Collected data
--- config.mk ---
export PLATFORM = sky130hd
export DESIGN_NAME = ddr_dll_switch_ctrl
export DESIGN_NICKNAME = d
export VERILOG_FILES = /design/src/core/dsw_pkg.sv /design/src/core/ddr_dll_switch_ctrl.sv
export SDC_FILE = /design/constraint.sdc
export NUM_CORES = 1
export LEC_CHECK = 0
export ABC_CLOCK_PERIOD_IN_PS = 4050
export BUFFER_PORTS_ARGS = -buffer_cell sky130_fd_sc_hd__buf_4
export CORE_AREA = 2 2 184 132
export DETAILED_ROUTE_END_ITERATION = 8
export DIE_AREA = 0 0 186 134
export PLACE_DENSITY = 0.85
export SYNTH_ARGS = -nofsm -noshare
export SYNTH_HDL_FRONTEND = slang
export SYNTH_SLANG_ARGS = --single-unit
--- constraint.sdc ---
create_clock -name ref_clk_i -period 4.05 [get_ports ref_clk_i]
set_input_delay 0.6075 -clock ref_clk_i [delete_from_list [all_inputs] [get_ports ref_clk_i]]
set_output_delay 0.6075 -clock ref_clk_i [all_outputs]
set_load 0.02 [all_outputs]
--- src/core/dsw_pkg.sv ---
package dsw_pkg;
   // Register offsets on the AHB-Lite side
   localparam logic [7:0] OFS_CTRL = 8'h00;
   localparam logic [7:0] OFS_STAT = 8'h04;
   localparam logic [7:0] OFS_DIV = 8'h08;
   localparam logic [7:0] OFS_TIMA = 8'h0c;
   localparam logic [7:0] OFS_TIMB = 8'h10;
   localparam logic [7:0] OFS_TIMC = 8'h14;
   localparam logic [7:0] OFS_MRA = 8'h18;
   localparam logic [7:0] OFS_MRB = 8'h1c;
   // Control and status bits
   localparam int CTRL_GO = 0;
   localparam int CTRL_OFF = 1;
   localparam int CTRL_ZQ = 2;
   localparam int STAT_BUSY = 0;
   localparam int STAT_DLL_OFF = 1;
   localparam int STAT_DONE = 2;
   // Timing fields in link clock cycles, then mode register value fields
   localparam int TA_MOD = 0;
   localparam int TA_MRD = 8;
   localparam int TA_CKSRE = 16;
   localparam int TA_CKSRX = 24;
   localparam int TB_XS = 0;
   localparam int TB_ZQ = 16;
   localparam int MRA_MR0 = 0;
   localparam int MRA_MR1 = 16;
   // Mode register bits and bank codes
   localparam int MR1_DLL_DIS = 0;
   localparam int MR0_DLL_RST = 8;
   localparam logic [2:0] BA_MR0 = 3'h0;
   localparam logic [2:0] BA_MR1 = 3'h1;
   localparam logic [2:0] BA_MR2 = 3'h2;
   localparam logic [13:0] ADDR_AP = 14'h0400;
   // Command codes as {ras_b, cas_b, we_b}
   localparam logic [2:0] CMD_MRS = 3'h0;
   localparam logic [2:0] CMD_REF = 3'h1;
   localparam logic [2:0] CMD_PRE = 3'h2;
   localparam logic [2:0] CMD_ZQ = 3'h6;
   localparam logic [2:0] CMD_NOP = 3'h7;
   // Reset values
   localparam logic [7:0] DIV_RST = 8'h01;
   localparam logic [31:0] TIMA_RST = 32'h0505040c;
   localparam logic [31:0] TIMB_RST = 32'h01000080;
   localparam logic [15:0] TIMC_RST = 16'h0200;

   typedef struct packed {
      logic cke;
      logic cs_b;
      logic [2:0] cmd;
      logic [2:0] ba;
      logic [13:0] addr;
      logic odt;
   } ddr_pins_t;

   localparam ddr_pins_t PINS_RST = '{cke: 1'b1, cs_b: 1'b1,
      cmd: CMD_NOP, ba: 3'h0, addr: 14'h0000, odt: 1'b0};

   typedef enum logic [9:0] {
      st_idle = 10'h001,
      st_mrs1 = 10'h002,
      st_sre = 10'h004,
      st_chg = 10'h008,
      st_srx = 10'h010,
      st_mrs0 = 10'h020,
      st_mrs2 = 10'h040,
      st_zq = 10'h080,
      st_wait = 10'h100,
      st_fin = 10'h200
   } seq_state_t;

   function automatic logic is_mrs(input ddr_pins_t p);
      return !p.cs_b && (p.cmd == CMD_MRS);
   endfunction
endpackage

--- src/core/ddr_dll_switch_ctrl.sv ---
// Chosen here: the register offsets and the AHB-Lite interface to the registers.
`timescale 1ns/100ps
module ddr_dll_switch_ctrl (
   input wire logic ref_clk_i, // System clock, 50 MHz
   input wire logic rst_b_i, // Async reset, active low
   input wire logic hsel_i, // AHB select
   input wire logic [31:0] haddr_i, // AHB address
   input wire logic [1:0] htrans_i, // AHB transfer type
   input wire logic hwrite_i, // AHB write
   input wire logic [2:0] hsize_i, // AHB size, word only
   input wire logic [31:0] hwdata_i, // AHB write data
   input wire logic hready_i, // AHB bus ready
   output logic [31:0] hrdata_o, // AHB read data
   output logic hreadyout_o, // AHB slave ready
   output logic hresp_o, // AHB response, always OKAY
   output logic ck_o, // Memory clock
   output logic ck_c_o, // Memory clock complement
   output logic cke_o, // Clock enable
   output logic cs_b_o, // Chip select, active low
   output logic ras_b_o, // Row strobe, active low
   output logic cas_b_o, // Column strobe, active low
   output logic we_b_o, // Write enable, active low
   output logic [2:0] ba_o, // Bank address
   output logic [13:0] addr_o, // Address
   output logic odt_o // Termination control
);

   typedef struct packed {
      dsw_pkg::seq_state_t st;
      dsw_pkg::seq_state_t ret;
      logic [15:0] cnt;
      logic [15:0] dllk;
      logic [7:0] pc;
      logic [7:0] div;
      logic ck;
      logic ck_c;
      dsw_pkg::ddr_pins_t pins;
      logic go;
      logic to_off;
      logic zq;
      logic dll_off;
      logic done;
      logic cfg_off;
      logic cfg_zq;
      logic [7:0] new_div;
      logic [31:0] tima;
      logic [31:0] timb;
      logic [15:0] timc;
      logic [31:0] mra;
      logic [15:0] mrb;
      logic wr;
      logic rd;
      logic [7:0] ba;
      logic [31:0] rdata;
      logic hready;
   } st_t;

   localparam st_t ST_RST = '{st: dsw_pkg::st_idle,
      ret: dsw_pkg::st_idle, div: dsw_pkg::DIV_RST,
      new_div: dsw_pkg::DIV_RST, ck_c: 1'b1,
      pins: dsw_pkg::PINS_RST, tima: dsw_pkg::TIMA_RST,
      timb: dsw_pkg::TIMB_RST, timc: dsw_pkg::TIMC_RST,
      hready: 1'b1, default: '0};

   st_t q;
   st_t n;
   logic rise;
   logic fall;

   function automatic st_t to_wait(input st_t s, input logic [15:0] c,
                                   input dsw_pkg::seq_state_t r);
      st_t t;
      t = s;
      t.cnt = c;
      t.ret = r;
      t.st = dsw_pkg::st_wait;
      return t;
   endfunction

   function automatic dsw_pkg::ddr_pins_t mk_cmd(input logic [2:0] c,
      input logic [2:0] b, input logic [13:0] a, input logic k);
      mk_cmd = '{cke: k, cs_b: 1'b0, cmd: c, ba: b, addr: a, odt: 1'b0};
   endfunction

   // Commands change on the falling link edge, so they are centred
   // on the rising edge at which the memory registers them.
   assign rise = (q.pc == 8'h00) && !q.ck;
   assign fall = (q.pc == 8'h00) && q.ck;

   always_comb begin
      logic [15:0] tmod;
      logic [15:0] tmrd;
      tmod = {8'h00, q.tima[dsw_pkg::TA_MOD +: 8]};
      tmrd = {8'h00, q.tima[dsw_pkg::TA_MRD +: 8]};
      n = q;
      // Link clock divider, half period is div plus one
      if (q.pc == 8'h00) begin
         n.ck = !q.ck;
         n.pc = q.div;
      end else begin
         n.pc = q.pc - 8'h01;
      end
      n.ck_c = !n.ck;
      if (rise && (q.cnt != 16'h0000)) begin
         n.cnt = q.cnt - 16'h0001;
      end
      if (rise && (q.dllk != 16'h0000)) begin
         n.dllk = q.dllk - 16'h0001;
      end

      // Register bus, reads take one wait state
      n.wr = 1'b0;
      n.hready = 1'b1;
      if (q.wr) begin
         case (q.ba)
            dsw_pkg::OFS_CTRL: begin
               n.cfg_off = hwdata_i[dsw_pkg::CTRL_OFF];
               n.cfg_zq = hwdata_i[dsw_pkg::CTRL_ZQ];
               if (hwdata_i[dsw_pkg::CTRL_GO] &&
                   (q.st == dsw_pkg::st_idle)) begin
                  n.go = 1'b1;
               end
            end
            dsw_pkg::OFS_DIV: n.new_div = hwdata_i[7:0];
            dsw_pkg::OFS_TIMA: n.tima = hwdata_i;
            dsw_pkg::OFS_TIMB: n.timb = hwdata_i;
            dsw_pkg::OFS_TIMC: n.timc = hwdata_i[15:0];
            dsw_pkg::OFS_MRA: n.mra = hwdata_i;
            dsw_pkg::OFS_MRB: n.mrb = hwdata_i[15:0];
            default: ;
         endcase
      end
      if (q.rd) begin
         n.rd = 1'b0;
         case (q.ba)
            dsw_pkg::OFS_CTRL:
               n.rdata = {29'h0, q.cfg_zq, q.cfg_off, q.go};
            dsw_pkg::OFS_STAT:
               n.rdata = {29'h0, q.done, q.dll_off,
                          q.st != dsw_pkg::st_idle};
            dsw_pkg::OFS_DIV: n.rdata = {24'h0, q.new_div};
            dsw_pkg::OFS_TIMA: n.rdata = q.tima;
            dsw_pkg::OFS_TIMB: n.rdata = q.timb;
            dsw_pkg::OFS_TIMC: n.rdata = {16'h0, q.timc};
            dsw_pkg::OFS_MRA: n.rdata = q.mra;
            dsw_pkg::OFS_MRB: n.rdata = {16'h0, q.mrb};
            default: n.rdata = 32'h0;
         endcase
      end else if (hsel_i && htrans_i[1] && hready_i) begin
         n.ba = {haddr_i[7:2], 2'b00};
         n.wr = hwrite_i;
         n.rd = !hwrite_i;
         n.hready = hwrite_i;
      end

      // Sequencer, steps only on the falling link edge
      if (fall) begin
         n.pins.cs_b = 1'b1;
         n.pins.cmd = dsw_pkg::CMD_NOP;
         n.pins.odt = 1'b0;
         case (q.st)
            dsw_pkg::st_idle: begin
               if (q.go) begin
                  n.go = 1'b0;
                  n.done = 1'b0;
                  n.to_off = q.cfg_off;
                  n.zq = q.cfg_zq;
                  // Precharge all so the sequence starts idle
                  n.pins = mk_cmd(dsw_pkg::CMD_PRE, 3'h0,
                                  dsw_pkg::ADDR_AP, 1'b1);
                  n = to_wait(n, tmrd, q.cfg_off ?
                     dsw_pkg::st_mrs1 : dsw_pkg::st_sre);
               end
            end
            dsw_pkg::st_mrs1: begin
               n.pins = mk_cmd(dsw_pkg::CMD_MRS, dsw_pkg::BA_MR1,
                               q.mra[dsw_pkg::MRA_MR1 +: 14], 1'b1);
               n.pins.addr[dsw_pkg::MR1_DLL_DIS] = q.to_off;
               if (q.to_off) begin
                  n = to_wait(n, tmod, dsw_pkg::st_sre);
               end else begin
                  n = to_wait(n, tmrd, dsw_pkg::st_mrs0);
               end
            end
            dsw_pkg::st_sre: begin
               n.pins = mk_cmd(dsw_pkg::CMD_REF, 3'h0, 14'h0000, 1'b0);
               n = to_wait(n, {8'h00, q.tima[dsw_pkg::TA_CKSRE +: 8]},
                           dsw_pkg::st_chg);
            end
            dsw_pkg::st_chg: begin
               // Clock may only change with CKE low
               n.div = q.new_div;
               n = to_wait(n, {8'h00, q.tima[dsw_pkg::TA_CKSRX +: 8]},
                           dsw_pkg::st_srx);
            end
            dsw_pkg::st_srx: begin
               n.pins = mk_cmd(dsw_pkg::CMD_NOP, 3'h0, 14'h0000,
                               1'b1);
               n = to_wait(n, q.timb[dsw_pkg::TB_XS +: 16], q.to_off ?
                  dsw_pkg::st_mrs0 : dsw_pkg::st_mrs1);
            end
            dsw_pkg::st_mrs0: begin
               n.pins = mk_cmd(dsw_pkg::CMD_MRS, dsw_pkg::BA_MR0,
                               q.mra[dsw_pkg::MRA_MR0 +: 14], 1'b1);
               n.pins.addr[dsw_pkg::MR0_DLL_RST] = !q.to_off;
               if (q.to_off) begin
                  n = to_wait(n, tmod, dsw_pkg::st_mrs2);
               end else begin
                  n.dllk = q.timc;
                  n = to_wait(n, tmrd, dsw_pkg::st_mrs2);
               end
            end
            dsw_pkg::st_mrs2: begin
               n.pins = mk_cmd(dsw_pkg::CMD_MRS, dsw_pkg::BA_MR2,
                               q.mrb[13:0], 1'b1);
               n = to_wait(n, tmod, q.zq ?
                  dsw_pkg::st_zq : dsw_pkg::st_fin);
            end
            dsw_pkg::st_zq: begin
               n.pins = mk_cmd(dsw_pkg::CMD_ZQ, 3'h0,
                               dsw_pkg::ADDR_AP, 1'b1);
               n = to_wait(n, q.timb[dsw_pkg::TB_ZQ +: 16],
                           dsw_pkg::st_fin);
            end
            dsw_pkg::st_wait: begin
               if (q.cnt == 16'h0000) begin
                  n.st = q.ret;
               end
            end
            dsw_pkg::st_fin: begin
               // Held here until the DLL has had time to lock
               if (q.dllk == 16'h0000) begin
                  n.st = dsw_pkg::st_idle;
                  n.done = 1'b1;
                  n.dll_off = q.to_off;
               end
            end
            default: n.st = dsw_pkg::st_idle;
         endcase
      end
   end

   always_ff @(posedge ref_clk_i or negedge rst_b_i) begin
      if (!rst_b_i) begin
         q <= ST_RST;
      end else begin
         q <= n;
      end
   end

   assign hrdata_o = q.rdata;
   assign hreadyout_o = q.hready;
   assign hresp_o = 1'b0;
   assign ck_o = q.ck;
   assign ck_c_o = q.ck_c;
   assign cke_o = q.pins.cke;
   assign cs_b_o = q.pins.cs_b;
   assign ras_b_o = q.pins.cmd[2];
   assign cas_b_o = q.pins.cmd[1];
   assign we_b_o = q.pins.cmd[0];
   assign ba_o = q.pins.ba;
   assign addr_o = q.pins.addr;
   assign odt_o = q.pins.odt;
endmodule // ddr_dll_switch_ctrl

; ---- Word level (Yosys, flattened, before mapping)
; Index checks and enable logic that the tools add are counted.
[classes]
add_sub_neg = 3
mux = 37
bitwise_logic = 8
reduce_logical = 30
eq_ne = 21
[op_table]
columns = op, count
row1 = 86-bit case mux with 8 select lines, 1
row2 = 181-bit case mux with 3 select lines, 1
row3 = 279-bit 2-to-1 mux, 1
row4 = 265-bit 2-to-1 mux, 1
row5 = 259-bit 2-to-1 mux, 1
row6 = 32-bit case mux with 8 select lines, 1
row7 = 251-bit 2-to-1 mux, 1
row8 = 138-bit 2-to-1 mux, 1
row9 = 32-bit 2-to-1 mux, 4
row10 = 16-bit 2-to-1 mux, 4
row11 = 10-bit case mux with 6 select lines, 1
row12 = 10-bit 2-to-1 mux, 4
row13 = "8-bit by 5-bit == test with 1-bit output, second input constant", 4
row14 = 16-bit logical NOT, 2
row15 = 16-bit nonzero test, 2
row16 = "16-bit by 1-bit subtractor with 16-bit output, second input constant", 2
row17 = 8-bit 2-to-1 mux, 3
row18 = "8-bit by 4-bit == test with 1-bit output, second input constant", 2
row19 = 8-bit logical NOT, 2
row20 = 6-bit AND reduction, 2
row21 = "10-bit by 1-bit == test with 1-bit output, second input constant", 1
row22 = "10-bit == test, second input constant", 1
row23 = "10-bit by 2-bit == test with 1-bit output, second input constant", 1
row24 = "10-bit by 3-bit == test with 1-bit output, second input constant", 1
row25 = 28 further kinds, 55
[totals]
word_cells = 131
inputBits = 74
register_bits = 279

; ---- Logic depth before layout (Yosys ltp)
[depth]
ltp_word = 8
ltp_mapped = 13
depth_no_buf = 10

; ---- Worst setup path before layout
; Ideal clock, no wire load.
[synth_path]
kind = flip-flop to flip-flop
startpoint = register q[222] in the netlist's numbering
endpoint = register q[257] in the netlist's numbering
period_less_slack_ns = 2.841
slack_ns = 1.209
setup_time_ns = 0.146
stages_incl_launch_ff = 12
arrival_time_ns = 2.694
cell_sequence = dfrtp_1 -> nor4_1 -> nand3_1 -> clkbuf_1 -> inv_1 -> ha_1 -> clkbuf_1 -> nand2_1 -> nor3_1 -> nor4bb_1 -> xnor2_1 -> o22ai_1
[synth_rtl]
columns = item, line_no
row1 = start: declaration, ddr_dll_switch_ctrl.sv:65  ; st_t q;
row2 = start signal: assignment, ddr_dll_switch_ctrl.sv:247  ; q <= n;

==> results.yml <==
outcome:
  status: "finished clean"
place:
  gp_congestion: 0.955
  port_buffers: 99
  hpwlAfterDp_um: 27500
  preCtsSetupSlack_ps: 796
timing:
  tns_ps: 0
  worst_slack_ps: 774
  finalMaxSlewViolations: 0
  rsz0062_at_grt: "false"
  period_needed_ps: 3280
  tightest_slew_ps: 1360
  period_share_pct: 80.9
  finalHoldViolCount: 0
  setup_violations: 0
  max_slew_margin_pct: 8.99
  clock-skew-final_ps: 10.1
  max_freq_mhz: 305
floorplan:
  start_util_pct: 59.1
  die_height_um: 134
  std_cell_rows: 47
  io_pins: 133
  core_area_um2: 23200
  die_w_um: 186
  design.die.area_um2: 24900
layout:
  fin_nets: 1313
  area_growth_pct: 12.2
  final_util_pct: 66.3
  drive_above_1_share_pct: 32.3
detailed_routing:
  ant_nets: 0
  first_pass_iters: 5
  routed_wl_um: 38700
  num_vias: 9986
  routedWlPerCell_um: 24.6
  post_drt_via_cell_ratio: 6.36
  drt_iter0_drc: 1142
  route.detailed.drc: 0
power:
  peakVddDrop_v: 0.000411
  power.density_nw_per_um2: 489
  leakagePower_nw: 6.74
clocking:
  ctsResizeCount: 0
  htreeDepth: 1
  cts_sinks: 274
  holdBufCountCts: 0
  cts_tree: "built"
  clkLatencyLatePin_ps: 550
  clk_pin_slew_ps: 60
  cts_buffer_depth: 3
  root_buffer: "clkbuf_16"
  cts_buffers: 27
  postCtsSetupBuffers: 0
global_route:
  track_usage_pct: 31.4
  grt_pass1_wl_um: 58900
  grt_pass1_vias: 9901
  grt_max_degree: 113
  overflow: 0
  antenna_found_initial: 1
setup_path:
  rrSetupSlack_ps: 770
  r2r-end: "q[257]"
  crit_path_end_kind: "register"
  crit_path_max_fanout: 17
  r2r_start: "q[222]"
  cp.arrival_ps: 3640
  cp-start-kind: "register"
  critPathKind: "reg2reg"
  rr_worst_depth: 10
  required_ps: 4420
yosys:
  synth_flop_cell: "dfrtp_1"
  synthArstFlopShare_pct: 100
  synth_compound_area_share_pct: 10.6
  syn_area_per_cell_um2: 11.5
  synthAdderAreaFrac_pct: 0.730
  synth_xor_area_share_pct: 2.17
  synth_mux_area_share_pct: 19.0
  yosys_warnings: 0
  synth_top_family_by_area: "multiplexers"
  yosys.area_share.simple_pct: 11.4
  syn_area_um2: 13700
  ys_ff_latch: 274
  yosysSeqAreaShare_pct: 50.2
  yosys.cell_types.count: 71
  syn-instance-count: 1194
  synth-edff-count: 0
flow_run:
  maxCapViolCount: 0
min_path:
  hold_path.class: "in2async"
-- kinds of logic (layout without fill, tap and decap cells) --
kind of cell / count (synthesis) / in the layout
XOR/XNOR: 34 / 34
flip-flops: 274 / 274
AND/OR/NAND/NOR: 294 / 294
multiplexers: 219 / 219
AO/OA/AOI/OAI: 211 / 211
other: 1 / 4
buffers and inverters: 153 / 209
adder cells (fa/ha/maj): 8 / 8
-- cells in the mapped netlist (5+ instances only) --
library cell	instances	share of area (%)
nor3_1	18	0.66
nand3_1	22	0.80
o21ai_0	47	1.7
inv_1	32	0.88
ha_1	8	0.73
buf_1	13	0.36
nand4_1	14	0.64
buf_2	12	0.44
mux4_2	14	2.3
nor4b_1	6	0.38
buf_4	52	2.8
mux2i_1	21	1.5
mux2_2	179	15
xnor2_1	13	0.83
xor2_1	21	1.3
a22oi_1	52	2.8
nand2b_1	27	1.2
nor2_1	35	0.96
nand2_1	99	2.7
a21oi_1	27	0.99
o2bb2ai_1	8	0.51
dfrtp_1	253	46
nor2b_1	10	0.46
clkbuf_1	41	1.1
nor4_1	13	0.59
a2111oi_0	7	0.45
a221oi_1	5	0.32
o22ai_1	18	0.82
and2_1	6	0.27
a22o_1	17	1.1
or4_1	8	0.44
dfstp_2	21	4.0
and3_1	9	0.41
-- cell type report --
cell class | instances | area, µm²
Clock inverter | 12 | 160
Sequential cell | 274 | 6880
Timing Repair Buffer | 127 | 986
Inverter | 32 | 120
Clock buffer | 38 | 777
Multi-Input combinational cell | 769 | 6060
Antenna cell | 1 | 2.50
Fill cell | 1711 | 7840
Tap cell | 318 | 398
-- per-stage QoR --
stage | hold slack (ps) | total power, mW | area, µm² | cells
detailed placement | 465 | 4.90 | 14500 | 1520
global placement | 460 | 4.83 | 14500 | 1520
finish | 125 | 7.52 | 15400 | 1571
floorplan | 312 | 4.36 | 13700 | 1196
global route | 194 | 7.82 | 15400 | 1570
CTS | 150 | 7.52 | 15400 | 1570
-- worst max-delay path: stages (launching register included) --
cell and delay (ps):
dfrtp_1 420, nor4_1 490, nand3_1 160, buf_4 230, inv_1 140, ha_1 330, nand2_1 180, nor3_1 500
nor4bb_1 400, xnor2_1 160, o22ai_1 90
-- placed cells by master, fill, tap and decap left out, types with 14 or more instances in the layout --
master       n
o22ai_1     18
nand3_1     22
buf_4      124
nor3_1      18
nand2_1     99
dfrtp_1    253
nor2_1      35
xor2_1      21
a22oi_1     52
nand2b_1    27
clkbuf_16   27
mux2i_1     21
o21ai_0     47
inv_1       32
mux2_2     179
dfstp_2     21
mux4_2      14
nand4_1     14
a22o_1      17
a21oi_1     27
-- state kept, by name, summed over array words and instances, names as in the netlist, 2 cells and up --
register,count
ba_o,2
addr_o,14
q,218
hrdata_o,32
-- power by group --
group,leakage [nW],switching (mW),internal [mW]
sequential,3.43,0.366,3.07
combinational,2.85,0.816,0.644
clock,0.462,1.09,1.54
-- routing by layer --
layer  vias up  share of wire, %  wire (µm)  GRT usage, %
li1       4360                 -          -             -
met1      5072                41      16000          44.3
met4         0               3.2       1230          9.49
met3        74                11       4200          9.96
met2       480                44      17200          46.9
met5         -                 0          0             0
-- worst max path at each step --
stage / from / end / slack [ps] / cells after the start
3_5_place_dp: q[222] / q[257] / 800 / 10
6_report: q[222] / q[257] / 770 / 10
4_1_cts: q[222] / q[257] / 790 / 10
2_1_floorplan: q[222] / q[257] / 1210 / 11
5_1_grt: q[222] / q[257] / 430 / 10
3_3_place_gp: q[276] / q[257] / 900 / 6
No activity file was read; power rests on OpenSTA's default activity.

#### [The problem]
Which lines above include the word "tmrd"? Pick them out and copy them.

#### [Output below]
      logic [15:0] tmrd;
      tmrd = {8'h00, q.tima[dsw_pkg::TA_MRD +: 8]};
                  n = to_wait(n, tmrd, q.cfg_off ?
                  n = to_wait(n, tmrd, dsw_pkg::st_mrs0);
                  n = to_wait(n, tmrd, dsw_pkg::st_mrs2);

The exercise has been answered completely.